Effect of pH and gel electrolyte on safe charge injection and electrode degradation of platinum electrodes

Platinum (Pt) is a widespread electrode material choice for neural interfaces and electrochemical biosensors, due to its supposed electrochemical inertness. However, faradaic reactions can take place at Pt electrodes, including Pt oxide formation and reduction. Repeated redox cycles of Pt can lead to Pt dissolution, which may harm the tissue and significantly reduce electrode lifetime. In this study, we investigated how the electrolyte may influence Pt dissolution mechanisms during current pulsing. Two electrolyte characteristics were considered: pH and gelation. We confirmed that empirically reported tissue damage thresholds correlate with Pt oxide formation and reduction.

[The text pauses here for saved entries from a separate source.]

What follows belongs to an exercise in optimizing a design on an open flow for small area, a short achievable clock period and few clock cycles; a production flow would make more cautious choices. In this exercise RTL edits were held to simulation tests only and were not proved equivalent to the original.

==> flow/design.v <==
module dec9 (
    input  wire       clk,
    input  wire       rst,
    input  wire       req_valid,
    output wire       req_ready,
    input  wire [7:0] req_p,
    input  wire [7:0] req_s,
    input  wire       in_valid,
    output wire       in_ready,
    input  wire [7:0] in_data,
    output wire       out_valid,
    input  wire       out_ready,
    output wire [7:0] out_char,
    output wire       out_last,
    output wire [3:0] out_fault,
    output wire [1:0] out_status,
    output wire       out_sign,
    output wire [6:0] out_intg,
    output wire [6:0] out_frac,
    output wire [3:0] out_len
);
    localparam [3:0] F_NONE        = 4'd0;
    localparam [3:0] F_BADNUMBER   = 4'd1;
    localparam [3:0] F_BADPARAM    = 4'd3;
    localparam [3:0] F_EMPTYDIGITS = 4'd7;
    localparam [3:0] F_GROUPRANGE  = 4'd8;
    localparam [1:0] ST_OK        = 2'd0;
    localparam [1:0] ST_TRUNCATED = 2'd1;
    localparam [1:0] ST_OVERFLOW  = 2'd2;
    localparam [31:0] GMAX = 32'd999999999;
    localparam DEPTH = 9;               
    localparam [1:0] P_IDLE  = 2'd0;
    localparam [1:0] P_SETUP = 2'd1;
    localparam [1:0] P_READ  = 2'd2;
    localparam [1:0] P_FIN   = 2'd3;
    localparam [2:0] K_IP   = 3'd0;   
    localparam [2:0] K_IF   = 3'd1;   
    localparam [2:0] K_FF   = 3'd2;   
    localparam [2:0] K_FP   = 3'd3;   
    localparam [2:0] K_NONE = 3'd4;   
    localparam [2:0] E_IDLE  = 3'd0;
    localparam [2:0] E_WAIT  = 3'd1;   
    localparam [2:0] E_SIGN  = 3'd2;
    localparam [2:0] E_DIG   = 3'd3;
    localparam [2:0] E_DOT   = 3'd4;
    localparam [2:0] E_FAULT = 3'd5;
    function [2:0] dig2bytes(input [3:0] d);
        case (d)
            4'd0:    dig2bytes = 3'd0;
            4'd1:    dig2bytes = 3'd1;
            4'd2:    dig2bytes = 3'd1;
            4'd3:    dig2bytes = 3'd2;
            4'd4:    dig2bytes = 3'd2;
            4'd5:    dig2bytes = 3'd3;
            4'd6:    dig2bytes = 3'd3;
            default: dig2bytes = 3'd4;
        endcase
    endfunction
    function [31:0] pow10(input [3:0] k);
        case (k)
            4'd0:    pow10 = 32'd1;
            4'd1:    pow10 = 32'd10;
            4'd2:    pow10 = 32'd100;
            4'd3:    pow10 = 32'd1000;
            4'd4:    pow10 = 32'd10000;
            4'd5:    pow10 = 32'd100000;
            4'd6:    pow10 = 32'd1000000;
            4'd7:    pow10 = 32'd10000000;
            4'd8:    pow10 = 32'd100000000;
            default: pow10 = 32'd1000000000;
        endcase
    endfunction
    function [35:0] dab(input [35:0] b, input bit_in);
        integer i;
        reg [35:0] t;
        begin
            t = b;
            for (i = 0; i < 9; i = i + 1)
                if (b[4*i +: 4] >= 4'd5)
                    t[4*i +: 4] = b[4*i +: 4] + 4'd3;
            dab = {t[34:0], bit_in};
        end
    endfunction
    reg  [29:0] mem [0:DEPTH-1];
    reg  [3:0]  wp;           
    reg  [3:0]  wp_c;         
    reg  [3:0]  rp;           
    reg  [3:0]  used;         
    reg  [3:0]  avail;        
    wire fifo_full = (used == DEPTH);
    reg  [1:0]  pstate;
    reg  [7:0]  d_r, s_r;      
    reg         bad_r;
    reg  [7:0]  p_left;        
    reg  [7:0]  skip_left;     
    reg         n_ip;
    reg  [3:0]  n_if;
    reg  [3:0]  n_ff;
    reg         n_fp;
    reg  [3:0]  intg0x_r;
    reg  [3:0]  frac0x_r;
    reg         first_byte;
    reg  [1:0]  fbyte;
    reg  [31:0] fr;            
    reg         scaling;
    reg  [3:0]  sc_k;
    reg         b_v;           
    reg  [7:0]  b;
    reg  [3:0]  fault_r;
    reg  [1:0]  status_r;
    reg         sign_r;
    reg  [6:0]  intg_r;
    reg  [6:0]  frac_r;
    reg  [3:0]  len_r;
    reg         range_err;
    reg         q_v;
    reg  [3:0]  q_fault;
    reg  [1:0]  q_status;
    reg         q_sign;
    reg  [6:0]  q_intg;
    reg  [6:0]  q_frac;
    reg  [3:0]  q_len;
    wire [13:0] dm    = {6'd0, d_r} * 14'd57;
    wire [13:0] sm    = {6'd0, s_r} * 14'd57;
    wire [4:0]  intg0 = dm[13:9];
    wire [4:0]  frac0 = sm[13:9];
    wire [7:0]  intg0x8 = d_r - {intg0, 3'b000} - {3'd0, intg0};
    wire [7:0]  frac0x8 = s_r - {frac0, 3'b000} - {3'd0, frac0};
    wire [3:0]  intg0x = intg0x8[3:0];
    wire [3:0]  frac0x = frac0x8[3:0];
    wire [5:0]  intg1 = {1'b0, intg0} + (intg0x != 4'd0 ? 6'd1 : 6'd0);
    wire [5:0]  frac1 = {1'b0, frac0} + (frac0x != 4'd0 ? 6'd1 : 6'd0);
    wire [7:0]  lsize = {1'b0, intg0, 2'b00} + {5'd0, dig2bytes(intg0x)}
                      + {1'b0, frac0, 2'b00} + {5'd0, dig2bytes(frac0x)};
    wire        overflow = intg1 > 6'd9;
    wire        truncate = !overflow && (intg1 + frac1 > 6'd9);
    wire [7:0]  ovf_skip = {5'd0, dig2bytes(intg0x)} + {1'b0, intg0 - 5'd9, 2'b00};
    wire [3:0]  trunc_ff = 4'd9 - intg1[3:0];
    wire [2:0] kind = n_ip           ? K_IP :
                      (n_if != 4'd0) ? K_IF :
                      (n_ff != 4'd0) ? K_FF :
                      n_fp           ? K_FP : K_NONE;
    wire [2:0] fwidth = (kind == K_IP) ? dig2bytes(intg0x_r) :
                        (kind == K_FP) ? dig2bytes(frac0x_r) : 3'd4;
    wire       neg        = first_byte ? ~b[7] : sign_r;
    wire [7:0] byte_in    = first_byte ? (b ^ 8'h80) : b;
    wire       in_field   = (skip_left == 8'd0) && (kind != K_NONE) && (fault_r == F_NONE);
    wire       field_done = in_field && ({1'b0, fbyte} == fwidth - 3'd1);
    wire [31:0] raw       = {fr[23:0], byte_in};
    wire [31:0] fval      = (fwidth == 3'd1) ? (raw ^ {24'd0, {8{neg}}}) :
                            (fwidth == 3'd2) ? (raw ^ {16'd0, {16{neg}}}) :
                            (fwidth == 3'd3) ? ({{8{raw[23]}}, raw[23:0]} ^ {32{neg}}) :
                                               (raw ^ {32{neg}});
    wire       fbad       = (kind == K_IP) ? (fval >= pow10(intg0x_r + 4'd1)) : (fval > GMAX);
    wire       elide      = (len_r == 4'd0) && (fval == 32'd0) && ((kind == K_IP) || (kind == K_IF));
    wire       s1_stall   = b_v && field_done && (kind != K_FP) && fifo_full;
    wire       s1_go      = b_v && !s1_stall;
    wire       sc_push    = scaling && (sc_k == 4'd0) && !fifo_full;
    wire       b_push     = s1_go && field_done && !fbad && !elide && (kind != K_FP);
    wire       push       = b_push || sc_push;
    wire [29:0] push_data = scaling ? fr[29:0] : fval[29:0];
    wire       take_byte  = in_valid && in_ready;
    wire       parse_done = (pstate == P_READ) && (p_left == 8'd0) && !b_v && !scaling;
    wire [3:0] fin_fault  = bad_r                  ? F_BADPARAM :
                            (fault_r != F_NONE)    ? fault_r :
                            (len_r == 4'd0)        ? F_EMPTYDIGITS :
                            range_err              ? F_GROUPRANGE : F_NONE;
    assign req_ready = (pstate == P_IDLE);
    assign in_ready  = (pstate == P_READ) && (p_left != 8'd0) && !s1_stall;
    reg  [2:0]  es;
    reg  [3:0]  f_fault;
    reg  [1:0]  f_status;
    reg         f_sign;
    reg  [6:0]  f_intg;
    reg  [6:0]  f_frac;
    reg  [3:0]  f_len;
    reg  [3:0]  gleft;         
    reg  [3:0]  dk;
    reg  [35:0] em;            
    reg         c_full;
    reg  [3:0]  c_cnt;
    reg  [23:0] cbin;
    reg  [35:0] cbcd;
    wire        c_done = c_full && (c_cnt == 4'd0);
    wire beat     = (es == E_SIGN || es == E_DIG || es == E_DOT || es == E_FAULT) && out_ready;
    wire rec_end  = beat && ((es == E_FAULT) || ((es == E_DIG) && (dk == 4'd8) && (gleft == 4'd1)));
    wire start_rec = ((es == E_IDLE) || rec_end) && q_v;
    wire need_grp = (es == E_WAIT) ||
                    (beat && ((es == E_SIGN) || (es == E_DOT))) ||
                    (start_rec && (q_fault == F_NONE) && !q_sign);
    wire em_take  = need_grp && c_done;
    wire pop      = (!c_full || em_take) && (avail != 4'd0);
    wire q_v_next_busy = q_v && !start_rec;
    wire finish = ((pstate == P_FIN) || parse_done) && !q_v_next_busy;
    assign out_valid  = (es == E_SIGN) || (es == E_DIG) || (es == E_DOT) || (es == E_FAULT);
    assign out_char   = (es == E_SIGN) ? 8'h2D :
                        (es == E_DOT)  ? 8'h2E :
                        (es == E_DIG)  ? {4'h3, em[35:32]} : 8'h00;
    assign out_last   = (es == E_FAULT) || ((es == E_DIG) && (dk == 4'd8) && (gleft == 4'd1));
    assign out_fault  = f_fault;
    assign out_status = f_status;
    assign out_sign   = f_sign;
    assign out_intg   = f_intg;
    assign out_frac   = f_frac;
    assign out_len    = f_len;
    wire rollback = finish && (fin_fault != F_NONE);
    wire commit   = finish && (fin_fault == F_NONE);
    function [3:0] inc9(input [3:0] p);
        inc9 = (p == DEPTH - 1) ? 4'd0 : p + 4'd1;
    endfunction
    always @(posedge clk) begin
        if (push)
            mem[wp] <= push_data;
    end
    always @(posedge clk) begin
        if (rst) begin
            wp    <= 4'd0;
            wp_c  <= 4'd0;
            rp    <= 4'd0;
            used  <= 4'd0;
            avail <= 4'd0;
        end else begin
            if (rollback)
                wp <= wp_c;
            else if (push)
                wp <= inc9(wp);
            if (commit)
                wp_c <= wp;
            if (pop)
                rp <= inc9(rp);
            used  <= used + (push ? 4'd1 : 4'd0) - (pop ? 4'd1 : 4'd0)
                          - (rollback ? len_r : 4'd0);
            avail <= avail + (commit ? len_r : 4'd0) - (pop ? 4'd1 : 4'd0);
        end
    end
    always @(posedge clk) begin
        if (rst) begin
            pstate  <= P_IDLE;
            b_v     <= 1'b0;
            scaling <= 1'b0;
            q_v     <= 1'b0;
        end else begin
            if (start_rec)
                q_v <= 1'b0;
            if (take_byte) begin
                b      <= in_data;
                b_v    <= 1'b1;
                p_left <= p_left - 8'd1;
            end else if (s1_go) begin
                b_v    <= 1'b0;
            end
            case (pstate)
            P_IDLE: begin
                if (req_valid) begin
                    d_r    <= req_p - req_s;
                    s_r    <= req_s;
                    bad_r  <= (req_p == 8'd0) || (req_s > req_p);
                    pstate <= P_SETUP;
                end
            end
            P_SETUP: begin
                fault_r    <= F_NONE;
                len_r      <= 4'd0;
                range_err  <= 1'b0;
                first_byte <= 1'b1;
                fbyte      <= 2'd0;
                fr         <= 32'd0;
                if (bad_r) begin
                    pstate <= P_FIN;
                end else begin
                    p_left <= lsize;
                    pstate <= P_READ;
                    if (overflow) begin
                        skip_left <= ovf_skip;
                        n_ip      <= 1'b0;
                        n_if      <= 4'd9;
                        n_ff      <= 4'd0;
                        n_fp      <= 1'b0;
                        intg0x_r  <= 4'd0;
                        frac0x_r  <= 4'd0;
                        status_r  <= ST_OVERFLOW;
                        intg_r    <= 7'd81;
                        frac_r    <= 7'd0;
                    end else if (truncate) begin
                        skip_left <= 8'd0;
                        n_ip      <= (intg0x != 4'd0);
                        n_if      <= intg0[3:0];
                        n_ff      <= trunc_ff;
                        n_fp      <= 1'b0;
                        intg0x_r  <= intg0x;
                        frac0x_r  <= 4'd0;
                        status_r  <= ST_TRUNCATED;
                        intg_r    <= d_r[6:0];
                        frac_r    <= {trunc_ff, 3'b000} + {3'd0, trunc_ff};
                    end else begin
                        skip_left <= 8'd0;
                        n_ip      <= (intg0x != 4'd0);
                        n_if      <= intg0[3:0];
                        n_ff      <= frac0[3:0];
                        n_fp      <= (frac0x != 4'd0);
                        intg0x_r  <= intg0x;
                        frac0x_r  <= frac0x;
                        status_r  <= ST_OK;
                        intg_r    <= d_r[6:0];
                        frac_r    <= s_r[6:0];
                    end
                end
            end
            P_READ: begin
                if (scaling) begin
                    if (sc_k != 4'd0) begin
                        fr   <= {fr[28:0], 3'b000} + {fr[30:0], 1'b0};
                        sc_k <= sc_k - 4'd1;
                    end else if (!fifo_full) begin
                        scaling <= 1'b0;
                        len_r   <= len_r + 4'd1;
                        if (fr > GMAX)
                            range_err <= 1'b1;
                    end
                end else if (s1_go) begin
                    first_byte <= 1'b0;
                    if (first_byte)
                        sign_r <= ~b[7];
                    if (skip_left != 8'd0) begin
                        skip_left <= skip_left - 8'd1;
                    end else if (in_field) begin
                        if (field_done) begin
                            fbyte <= 2'd0;
                            fr    <= 32'd0;
                            case (kind)
                                K_IP: n_ip <= 1'b0;
                                K_IF: n_if <= n_if - 4'd1;
                                K_FF: n_ff <= n_ff - 4'd1;
                                default: n_fp <= 1'b0;
                            endcase
                            if (fbad) begin
                                fault_r <= F_BADNUMBER;
                            end else if (kind == K_FP) begin
                                fr      <= fval;
                                scaling <= 1'b1;
                                sc_k    <= 4'd9 - frac0x_r;
                            end else if (elide) begin
                                intg_r <= intg_r - ((kind == K_IP) ? {3'd0, intg0x_r} : 7'd9);
                            end else begin
                                len_r <= len_r + 4'd1;
                            end
                        end else begin
                            fbyte <= fbyte + 2'd1;
                            fr    <= {fr[23:0], byte_in};
                        end
                    end
                end
                if (parse_done)
                    pstate <= P_FIN;
                if (finish)
                    pstate <= P_IDLE;
            end
            P_FIN: begin
                if (finish)
                    pstate <= P_IDLE;
            end
            default: pstate <= P_IDLE;
            endcase
            if (finish) begin
                q_v      <= 1'b1;
                q_fault  <= fin_fault;
                q_status <= status_r;
                q_sign   <= sign_r;
                q_intg   <= intg_r;
                q_frac   <= frac_r;
                q_len    <= len_r;
            end
        end
    end
    wire [29:0] rd = mem[rp];
    wire [35:0] c0 = dab(dab(dab({33'd0, rd[29:27]}, rd[26]), rd[25]), rd[24]);
    wire [35:0] c3 = dab(dab(dab(cbcd, cbin[23]), cbin[22]), cbin[21]);
    always @(posedge clk) begin
        if (rst) begin
            c_full <= 1'b0;
        end else begin
            if (pop) begin
                c_full <= 1'b1;
                c_cnt  <= 4'd8;
                cbcd   <= c0;
                cbin   <= rd[23:0];
            end else begin
                if (em_take)
                    c_full <= 1'b0;
                if (c_full && c_cnt != 4'd0) begin
                    cbcd  <= c3;
                    cbin  <= {cbin[20:0], 3'b000};
                    c_cnt <= c_cnt - 4'd1;
                end
            end
        end
    end
    always @(posedge clk) begin
        if (rst) begin
            es <= E_IDLE;
        end else begin
            if (em_take) begin
                em <= cbcd;
                dk <= 4'd0;
            end
            if (start_rec) begin
                f_fault  <= q_fault;
                f_status <= q_status;
                f_sign   <= q_sign;
                f_intg   <= q_intg;
                f_frac   <= q_frac;
                f_len    <= q_len;
                gleft    <= q_len;
                if (q_fault != F_NONE)
                    es <= E_FAULT;
                else if (q_sign)
                    es <= E_SIGN;
                else
                    es <= c_done ? E_DIG : E_WAIT;
            end else if (rec_end) begin
                es <= E_IDLE;
            end else begin
                case (es)
                E_WAIT: if (c_done) es <= E_DIG;
                E_SIGN, E_DOT: if (out_ready) es <= c_done ? E_DIG : E_WAIT;
                E_DIG: if (out_ready) begin
                    if (dk == 4'd8) begin
                        gleft <= gleft - 4'd1;
                        es    <= E_DOT;
                    end else begin
                        dk <= dk + 4'd1;
                        em <= {em[31:0], 4'd0};
                    end
                end
                default: ;
                endcase
            end
        end
    end
endmodule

Varying electrolyte pH occasioned a shift in recorded potentials, however, damage thresholds correlated with the same mechanisms for all pH values. The similar behaviour observed for pH values in the central range (4 <= pH <= 10) can be explained by variations of local pH at the electrode surface. Gel electrolytes behaved comparably to solutions, which was confirmed by statistical similarity tests. This study extends the knowledge about platinum electrochemistry and shows the necessity to carefully choose the stimulation protocol and the electrolyte to avoid platinum dissolution and tissue damage.

Automated summary

Platinum is a commonly used electrode material for neural interfaces and electrochemical biosensors, but it can undergo faradaic reactions that lead to platinum dissolution and tissue damage. This study investigates the influence of electrolyte on platinum dissolution mechanisms and demonstrates the importance of carefully selecting stimulation protocols and electrolytes to avoid platinum dissolution and tissue damage.